Q: The story mentions the challenges faced by the SLP community as well as opportunities. Can you explain what type of opportunities this presents for not only the SLP community-at-large, but also the University's SLP community, in terms of being in an academic setting and educating SLP students?
A: First and foremost, this crisis has demonstrated the importance of SLPs as an integral part of the multidisciplinary team caring for individuals with COVID-19. Opportunities to find creative ways to serve our patients at this time have also presented themselves. Telehealth has become a priority across the board – from hospitals to outpatient and university clinics, private practices and school systems. 

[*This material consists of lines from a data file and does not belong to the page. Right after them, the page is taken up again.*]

Context: an optimization exercise on an open-source flow, tuned for small area, a short achievable clock period and few clock cycles per item. The choices shown serve that exercise and are no tape-out recipe. At most, simulation tests tie the RTL to the original design; equivalence was not proved.

==> run E <==
==> flow/design.v <==
module mdb_table (
    input  wire         clk,
    input  wire         rst,             
    input  wire         cmd_valid,
    output wire         cmd_ready,
    input  wire [1:0]   cmd_op,          
    input  wire         cmd_cfg_valid,   
    input  wire [31:0]  arg_id,
    input  wire [31:0]  arg_pressure,
    input  wire [31:0]  arg_temp,
    input  wire [31:0]  arg_now,
    input  wire [127:0] cfg_ids,         
    output reg          done,
    output wire [3:0]   result,
    output reg  [6:0]   tblres,          
    output wire [47:0]  view,            
    input  wire [3:0]   rd_slot,
    output wire [31:0]  rd_id,
    output wire [31:0]  rd_pressure,
    output wire [31:0]  rd_temp,
    output wire [7:0]   rd_score,
    output wire [31:0]  rd_lastseen
);
    localparam N = 12;
    reg [31:0] s_id [0:N-1];
    reg [31:0] s_pr [0:N-1];
    reg [31:0] s_tp [0:N-1];
    reg [31:0] s_sn [0:N-1];
    reg [4:0]  s_h  [0:N-1];            
    assign cmd_ready = 1'b1;
    wire go  = cmd_valid & ~rst;
    wire op0 = go & (cmd_op == 2'd0);
    wire zid = ~|arg_id;
    wire onf = op0 & ~zid;
    wire dcy = go & (cmd_op == 2'd1);
    wire vw  = go & (cmd_op == 2'd2);
    wire apl = go & (cmd_op == 2'd3);
    wire [N-1:0] eq;
    genvar g, a, b;
    generate
        for (g = 0; g < N; g = g + 1) begin : g_eq
            assign eq[g] = (s_id[g] == arg_id);
        end
    endgenerate
    wire [3:0] cf = {eq[3] & ~eq[2] & ~eq[1] & ~eq[0], eq[2] & ~eq[1] & ~eq[0],
                     eq[1] & ~eq[0], eq[0]};
    wire cfg_hit = |eq[3:0];
    wire ext_hit = |eq[11:4];           
    wire miss    = ~cfg_hit & ~ext_hit;
    function automatic lt37(input [36:0] x, input [36:0] y);
        integer k;
        reg r;
        begin
            r = 1'b0;
            for (k = 0; k < 37; k = k + 1)
                r = (~x[k] & y[k]) | (~x[k] & r) | (y[k] & r);
            lt37 = r;
        end
    endfunction
    function automatic lt5(input [4:0] x, input [4:0] y);
        integer k;
        reg r;
        begin
            r = 1'b0;
            for (k = 0; k < 5; k = k + 1)
                r = (~x[k] & y[k]) | (~x[k] & r) | (y[k] & r);
            lt5 = r;
        end
    endfunction
    wire [36:0] key [0:7];
    generate
        for (g = 0; g < 8; g = g + 1) begin : g_key
            assign key[g] = {s_h[4 + g], s_sn[4 + g]};
        end
    endgenerate
    wire [3:0]  p1;
    wire [36:0] k1 [0:3];
    generate
        for (g = 0; g < 4; g = g + 1) begin : g_l1
            assign p1[g] = lt37(key[2 * g + 1], key[2 * g]);
            assign k1[g] = p1[g] ? key[2 * g + 1] : key[2 * g];
        end
    endgenerate
    wire [1:0]  p2;
    wire [36:0] k2 [0:1];
    generate
        for (g = 0; g < 2; g = g + 1) begin : g_l2
            assign p2[g] = lt37(k1[2 * g + 1], k1[2 * g]);
            assign k2[g] = p2[g] ? k1[2 * g + 1] : k1[2 * g];
        end
    endgenerate
    wire p3 = lt37(k2[1], k2[0]);
    wire       v_b1 = p3 ? p2[1] : p2[0];
    wire       v_b0 = p1[{p3, v_b1}];
    wire [2:0] v_off = {p3, v_b1, v_b0};
    wire [3:0] v_idx = {v_off[2], ~v_off[2], v_off[1:0]};
    wire [7:0] live;
    generate
        for (g = 0; g < 8; g = g + 1) begin : g_live
            assign live[g] = |s_h[4 + g];
        end
    endgenerate
    wire evict = &live;
    wire [N-1:0] upd, nw, wr, clr;
    generate
        for (g = 0; g < 4; g = g + 1) begin : g_cs
            assign upd[g] = onf & cf[g];
            assign nw[g]  = 1'b0;
            assign clr[g] = rst | apl;
        end
        for (g = 4; g < N; g = g + 1) begin : g_es
            assign upd[g] = onf & ~cfg_hit & eq[g];
            assign nw[g]  = onf & miss & (v_off == g - 4);
            assign clr[g] = rst | (dcy & ~|s_h[g][4:1]);    
        end
        for (g = 0; g < N; g = g + 1) begin : g_wr
            assign wr[g] = upd[g] | nw[g];
        end
    endgenerate
    generate
        for (g = 0; g < N; g = g + 1) begin : g_slot
            wire keep = ~wr[g] & ~clr[g];
            always @(posedge clk) begin
                s_pr[g] <= ({32{wr[g]}} & arg_pressure) | ({32{keep}} & s_pr[g]);
                s_tp[g] <= ({32{wr[g]}} & arg_temp)     | ({32{keep}} & s_tp[g]);
                s_sn[g] <= ({32{wr[g]}} & arg_now)      | ({32{keep}} & s_sn[g]);
            end
            wire [4:0] h    = s_h[g];
            wire       hmax = h[4] & h[3] & h[0];          
            wire [4:0] hinc = hmax ? h : h + 5'd1;
            wire [4:0] hdec = (h == 5'd0) ? h : h - 5'd1;
            wire       hkeep = ~upd[g] & ~nw[g] & ~dcy & ~clr[g];
            always @(posedge clk)
                s_h[g] <= ({5{upd[g]}} & hinc) | ({5{nw[g]}} & 5'd1) |
                          ({5{dcy & ~rst}} & hdec) | ({5{hkeep}} & h);
        end
        for (g = 0; g < 4; g = g + 1) begin : g_cid
            wire we   = apl & cmd_cfg_valid;
            wire keep = ~apl & ~rst;
            always @(posedge clk)
                s_id[g] <= ({32{we}} & cfg_ids[32 * g +: 32]) | ({32{keep}} & s_id[g]);
        end
        for (g = 4; g < N; g = g + 1) begin : g_eid
            wire keep = ~nw[g] & ~clr[g];
            always @(posedge clk)
                s_id[g] <= ({32{nw[g]}} & arg_id) | ({32{keep}} & s_id[g]);
        end
    endgenerate
    wire [2:0] rank [0:7];
    generate
        for (g = 0; g < 8; g = g + 1) begin : g_rank
            wire [7:0] ahead;
            for (b = 0; b < 8; b = b + 1) begin : g_b
                if (b < g)      assign ahead[b] = ~lt5(s_h[4 + b], s_h[4 + g]);
                else if (b > g) assign ahead[b] = lt5(s_h[4 + g], s_h[4 + b]);
                else            assign ahead[b] = 1'b0;
            end
            assign rank[g] = ahead[0] + ahead[1] + ahead[2] + ahead[3] +
                             ahead[4] + ahead[5] + ahead[6] + ahead[7];
        end
    endgenerate
    reg        vv;
    reg  [2:0] vj [0:7];
    generate
        for (g = 0; g < 8; g = g + 1) begin : g_view
            wire [7:0] at;
            for (a = 0; a < 8; a = a + 1) begin : g_at
                assign at[a] = (rank[a] == g);
            end
            wire [2:0] nj = {|(at & 8'hF0), |(at & 8'hCC), |(at & 8'hAA)};
            always @(posedge clk)
                vj[g] <= ({3{vw}} & nj) | ({3{~vw & ~rst}} & vj[g]);
            assign view[4 * (4 + g) +: 4] = {vj[g][2], vv & ~vj[g][2], vj[g][1:0]};
        end
    endgenerate
    assign view[15:0] = {2'b00, vv, vv, 2'b00, vv, 1'b0, 3'b000, vv, 4'b0000};
    reg rz;
    assign result = {1'b0, rz, 1'b0, rz};
    wire [3:0] hit_cfg_idx = {2'b00, cf[3] | cf[2], cf[3] | cf[1]};
    wire [3:0] hit_ext_idx = {|eq[11:8], |eq[7:4], eq[6] | eq[7] | eq[10] | eq[11],
                              eq[5] | eq[7] | eq[9] | eq[11]};
    wire [3:0] slot_idx = cfg_hit ? hit_cfg_idx : ext_hit ? hit_ext_idx : v_idx;
    wire [6:0] tb_onf   = {miss & evict, ~cfg_hit, cfg_hit | miss, slot_idx};
    always @(posedge clk) begin
        done   <= go;
        rz     <= (op0 & zid) | (~go & ~rst & rz);
        vv     <= vw | (~rst & vv);
        tblres <= ({7{onf}} & tb_onf) | ({7{~op0 & ~rst}} & tblres);
    end
    reg [31:0] r_id, r_pr, r_tp, r_sn;
    reg [7:0]  r_sc;
    integer i;
    always @(*) begin
        r_id = 32'd0; r_pr = 32'd0; r_tp = 32'd0; r_sn = 32'd0; r_sc = 8'd0;
        for (i = 0; i < N; i = i + 1) begin
            r_id = r_id | ({32{rd_slot == i}} & s_id[i]);
            r_pr = r_pr | ({32{rd_slot == i}} & s_pr[i]);
            r_tp = r_tp | ({32{rd_slot == i}} & s_tp[i]);
            r_sn = r_sn | ({32{rd_slot == i}} & s_sn[i]);
            r_sc = r_sc | ({8{rd_slot == i}}  & ({3'b000, s_h[i]} * 8'd10));
        end
    end
    assign rd_id       = r_id;
    assign rd_pressure = r_pr;
    assign rd_temp     = r_tp;
    assign rd_lastseen = r_sn;
    assign rd_score    = r_sc;
endmodule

The Speech-Language Institute (SLI) here at Salus has been quick to upgrade our telehealth infrastructure to allow us to continue to serve our pediatric and adult clients during this upcoming summer semester. The entire team has rallied to work on training to become proficient in the use of telehealth technology to provide services to our clients and supervision and guidance to our student clinicians. Rehabilitation and education specialists, like SLPs, are known for being creative, flexible and able to adapt to changing situations and environments. I think that the therapy landscape will be changed for many years to come, with patients and families actively seeking opportunities to engage in teletherapy. We are in an excellent position to provide these services through the SLI.  
As far as teaching, there has definitely been a period of adjustment since transitioning from classroom to online instruction. Both faculty and students have had to work hard to find the right balance between “live” and recorded class meetings. In my opinion, we have done an excellent job in maintaining our faculty-student-clinical educator connections despite the distance between us. I think that there will be long-lasting changes to the institutions of healthcare and education that will influence the way that we practice as SLPs. I look forward to working with the students and my fellow colleagues at Salus to find creative and innovative solutions to the many clinical and professional challenges that we are likely to face in the years to come!